Formed in 1898 by the consolidation of Chicago-, New York-, and California-based bakeries, Nabisco (shortened from its original name, the "National Biscuit Company") represented the transition from home baking to mass-production to nationally-marketed cookies and crackers. The group of buildings that now contains the upscale Chelsea Market, formerly housed Nabisco's two-million sq ft factory headquarters comprised of twenty buildings and occupying a full city block from 15th to 16th Streets between Ninth and Tenth Avenues. Interconnected footbridges, vertical conveyors, and ovens animated its vertical factory operation.
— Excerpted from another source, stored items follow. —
### config.mk
export PLATFORM = sky130hd
export DESIGN_NAME = octal_dac_front
export DESIGN_NICKNAME = d
export VERILOG_FILES = /design/src/rtl/octal_dac_pkg.sv /design/src/rtl/dacs_rst_sync.sv /design/src/rtl/dacs_sync.sv /design/src/rtl/dacs_shift.sv /design/src/rtl/dacs_bank.sv /design/src/rtl/octal_dac_front.sv
export SDC_FILE = /design/constraint.sdc
export NUM_CORES = 1
export LEC_CHECK = 0
export BUFFER_PORTS_ARGS = -buffer_cell sky130_fd_sc_hd__buf_2
export CORE_MARGIN = 2
export CORE_UTILIZATION = 55
export CTS_BUF_LIST = sky130_fd_sc_hd__clkbuf_16
export CTS_CLUSTER_DIAMETER = 120
export CTS_CLUSTER_SIZE = 12
export DETAILED_ROUTE_END_ITERATION = 16
export PLACE_DENSITY_LB_ADDON = 0.05
export SLEW_MARGIN = 20
export SYNTH_ARGS = -nofsm -noshare
export SYNTH_HDL_FRONTEND = slang
export SYNTH_SLANG_ARGS = --single-unit
### constraint.sdc
create_clock -name clk -period 3.44 [get_ports clk]
set_input_delay 0.688 -clock clk [delete_from_list [all_inputs] [get_ports clk]]
set_output_delay 0.688 -clock clk [all_outputs]
set_load 0.005 [all_outputs]
### src/rtl/octal_dac_pkg.sv
package octal_dac_pkg;

  localparam int WORD_W = 16;
  localparam int ADDR_W = 4;
  localparam int NUM_CH = 8;

  localparam logic [ADDR_W-1:0] ADR_FIRST_CH = 4'h1;
  localparam logic [ADDR_W-1:0] ADR_LAST_CH  = 4'h8;
  localparam logic [ADDR_W-1:0] ADR_SLEEP    = 4'hE;
  localparam logic [ADDR_W-1:0] ADR_ALL      = 4'hF;

  typedef enum logic [1:0] {
    ACT_NONE  = 2'd0,
    ACT_ONE   = 2'd1,
    ACT_ALL   = 2'd2,
    ACT_SLEEP = 2'd3
  } act_e;

  function automatic act_e decode_act(input logic [ADDR_W-1:0] a);
    act_e r;
    if (a == ADR_SLEEP)                          r = ACT_SLEEP;
    else if (a == ADR_ALL)                       r = ACT_ALL;
    else if (a >= ADR_FIRST_CH && a <= ADR_LAST_CH) r = ACT_ONE;
    else                                         r = ACT_NONE;
    return r;
  endfunction

endpackage

### src/rtl/dacs_rst_sync.sv
module dacs_rst_sync (
  input  logic clk,
  input  logic arst_in_n,
  output logic rst_out_n
);
  logic [1:0] chain_q;
  logic [1:0] chain_d;

  always_comb chain_d = {chain_q[0], 1'b1};

  always_ff @(posedge clk or negedge arst_in_n) begin
    if (!arst_in_n) chain_q <= 2'b00;
    else            chain_q <= chain_d;
  end

  assign rst_out_n = chain_q[1];
endmodule

### src/rtl/dacs_sync.sv
module dacs_sync #(
  parameter int WIDTH  = 3,
  parameter int STAGES = 2,
  parameter logic [WIDTH-1:0] RST_VAL = '0
) (
  input  logic             clk,
  input  logic             rst_n,
  input  logic [WIDTH-1:0] async_in,
  output logic [WIDTH-1:0] level,
  output logic [WIDTH-1:0] rise,
  output logic [WIDTH-1:0] fall
);
  localparam int DEPTH = STAGES + 1;

  logic [DEPTH-1:0][WIDTH-1:0] pipe_q;
  logic [DEPTH-1:0][WIDTH-1:0] pipe_d;

  always_comb begin
    pipe_d[0] = async_in;
    for (int s = 1; s < DEPTH; s++) pipe_d[s] = pipe_q[s-1];
  end

  always_ff @(posedge clk or negedge rst_n) begin
    if (!rst_n) pipe_q <= {DEPTH{RST_VAL}};
    else        pipe_q <= pipe_d;
  end

  assign level = pipe_q[STAGES-1];
  assign rise  = pipe_q[STAGES-1] & ~pipe_q[STAGES];
  assign fall  = ~pipe_q[STAGES-1] & pipe_q[STAGES];
endmodule
### src/rtl/ssalarm_pkg.sv
package ssalarm_pkg;

   // Outcome of one configuration write attempt
   typedef enum logic [1:0] {
      WR_NONE   = 2'd0,   // no request this cycle
      WR_TAKE   = 2'd1,   // request accepted
      WR_LOCKED = 2'd2,   // protection still locked
      WR_ARMED  = 2'd3    // alarm running outside initialization
   } wr_verdict_e;

endpackage

### src/rtl/ssalarm_wrgate.sv
module ssalarm_wrgate
   import ssalarm_pkg::*;
(
   input  logic        wr_req,
   input  logic        unlock,
   input  logic        alarm_en,
   input  logic        init_mode,
   output wr_verdict_e verdict
);

   always_comb begin
      if (!wr_req) begin
         verdict = WR_NONE;
      end else if (!unlock) begin
         verdict = WR_LOCKED;
      end else if (alarm_en && !init_mode) begin
         verdict = WR_ARMED;
      end else begin
         verdict = WR_TAKE;
      end
   end

endmodule
File: src/rtl/wdt_counter.sv
module wdt_counter #(
  parameter int CNT_W = 29
) (
  input  logic             clk,
  input  logic             rst,
  input  logic             en_q,
  input  logic             en_nxt,
  input  logic             kick,
  input  logic [CNT_W-1:0] warn_lim,
  input  logic [CNT_W-1:0] rst_lim,
  output logic             warn_q,
  output logic             bite_q,
  output logic             bite_hit
);
  localparam logic [CNT_W-1:0] CNT_MAX = '1;

  logic [CNT_W-1:0] cnt;
  logic             run;

  assign run      = en_q && en_nxt && !kick;
  assign bite_hit = run && (cnt >= rst_lim) && !bite_q;

  always_ff @(posedge clk) begin
    if (rst) begin
      cnt    <= '0;
      warn_q <= 1'b0;
      bite_q <= 1'b0;
    end else if (kick) begin
      cnt    <= '0;
      warn_q <= 1'b0;
      bite_q <= 1'b0;
    end else if (!en_nxt) begin
      warn_q <= 1'b0;
      bite_q <= 1'b0;
    end else if (en_q) begin
      if (cnt != CNT_MAX) cnt <= cnt + 1'b1;
      if (cnt >= warn_lim) warn_q <= 1'b1;
      if (cnt >= rst_lim)  bite_q <= 1'b1;
    end
  end

  // a kick zeroes the counter and both outputs
  a_r8_kick_clears: assert property (@(posedge clk) disable iff (rst)
    kick |=> (cnt == '0 && !warn_q && !bite_q));
  // nothing asserts while disabled
  a_r9_idle_quiet: assert property (@(posedge clk) disable iff (rst)
    !en_q |-> (!warn_q && !bite_q));
  // counter holds while disabled
  a_r4_hold_idle: assert property (@(posedge clk) disable iff (rst)
    (!en_q && !kick) |=> $stable(cnt));
  // warning is a level until kick or disable
  a_r5_warn_level: assert property (@(posedge clk) disable iff (rst)
    (warn_q && en_nxt && !kick) |=> warn_q);
endmodule

File: src/rtl/wdt_cause.sv
module wdt_cause (
  input  logic clk,
  input  logic por_rst,
  input  logic bite_hit,
  output logic flag_q
);
  always_ff @(posedge clk) begin
    if (por_rst) flag_q <= 1'b0;
    else if (bite_hit) flag_q <= 1'b1;
  end

  // flag set on the firing edge and never dropped
  a_r10_flag_set: assert property (@(posedge clk) disable iff (por_rst)
    bite_hit |=> flag_q);
  a_r10_flag_sticky: assert property (@(posedge clk) disable iff (por_rst)
    flag_q |=> flag_q);
endmodule

File: src/rtl/wdog_two_stage.sv
module wdog_two_stage #(
  parameter int ADDR_W  = 8,
  parameter int DATA_W  = 32,
  parameter int CNT_W   = 29,
  parameter bit ALT_MAP = 1'b0
) (
  input  logic              clk,
  input  logic              por_rst,
  input  logic              sys_rst,
  input  logic              wr_en,
  input  logic              rd_en,
  input  logic [ADDR_W-1:0] addr,
  input  logic [DATA_W-1:0] wdata,
  output logic [DATA_W-1:0] rdata,
  output logic              warn_irq,
  output logic              reset_req,
  output logic              timeout_flag
);
  logic             rst;
  logic             en_q, en_nxt, kick, bite_hit;
  logic [CNT_W-1:0] warn_lim, rst_lim;

  assign rst = por_rst | sys_rst;

  wdt_regs #(.ADDR_W(ADDR_W), .DATA_W(DATA_W), .CNT_W(CNT_W), .ALT_MAP(ALT_MAP)) u_regs (
    .clk(clk), .rst(rst), .wr_en(wr_en), .rd_en(rd_en), .addr(addr),
    .wdata(wdata), .flag(timeout_flag), .en_q(en_q), .en_nxt(en_nxt),
    .kick(kick), .warn_lim(warn_lim), .rst_lim(rst_lim), .rdata(rdata)
  );

  wdt_counter #(.CNT_W(CNT_W)) u_cnt (
    .clk(clk), .rst(rst), .en_q(en_q), .en_nxt(en_nxt), .kick(kick),
    .warn_lim(warn_lim), .rst_lim(rst_lim), .warn_q(warn_irq),
    .bite_q(reset_req), .bite_hit(bite_hit)
  );

  wdt_cause u_cause (
    .clk(clk), .por_rst(por_rst), .bite_hit(bite_hit), .flag_q(timeout_flag)
  );

  // system reset drops both outputs and spares the flag
  a_r11_sys_rst: assert property (@(posedge clk) disable iff (por_rst)
    sys_rst |=> (!warn_irq && !reset_req && timeout_flag == $past(timeout_flag)));
endmodule

File: config.mk
export PLATFORM = sky130hd
export DESIGN_NAME = wdog_two_stage
export DESIGN_NICKNAME = d
export VERILOG_FILES = /design/src/rtl/wdt_pkg.sv /design/src/rtl/wdt_regs.sv /design/src/rtl/wdt_counter.sv /design/src/rtl/wdt_cause.sv /design/src/rtl/wdog_two_stage.sv
export SDC_FILE = /design/constraint.sdc
export NUM_CORES = 1
export LEC_CHECK = 0
export BUFFER_PORTS_ARGS = -buffer_cell sky130_fd_sc_hd__buf_2
export CORE_UTILIZATION = 52
export CTS_BUF_LIST = sky130_fd_sc_hd__clkbuf_4 sky130_fd_sc_hd__clkbuf_8 sky130_fd_sc_hd__clkbuf_16
export CTS_CLUSTER_SIZE = 25
export DETAILED_ROUTE_END_ITERATION = 12
export MAX_ROUTING_LAYER = met4
export PLACE_DENSITY = 0.73
export SLEW_MARGIN = 20
export SYNTH_ARGS = -nofsm -noshare
export SYNTH_HDL_FRONTEND = slang
export SYNTH_SLANG_ARGS = --single-unit
File: constraint.sdc
create_clock -name clk -period 4.96 [get_ports clk]
set_input_delay 1.488 -clock clk [delete_from_list [all_inputs] [get_ports clk]]
set_output_delay 1.488 -clock clk [all_outputs]
set_load 0.05 [all_outputs]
The earliest surviving building built in 1892 for the New York Biscuit Company was a six-story red-brick Romanesque-Revival structure that housed company offices on the top floor, stock storage on floors four and five, baking ovens on floors one to three, and flour storage in the basement. A major alteration to the train system in 1904 routed a New York Central Rail Road (NYCRR) siding into its open courtyard, establishing direct access to national and regional markets. By 1931, the site was the world's largest baking complex. With the construction of the elevated High Line in 1934, the factory's southwest corner was replaced with a 5-story shipping and manufacturing building, featuring a second-story connection to the NYCRR. In 1995, the complex was transformed into Chelsea Market, an urban interior mall housing offices and studios/office spaces for on upper floors, and gourmet shops on the ground floor. The integrated elevated train tracks have been revitalized as part of the High Line Park.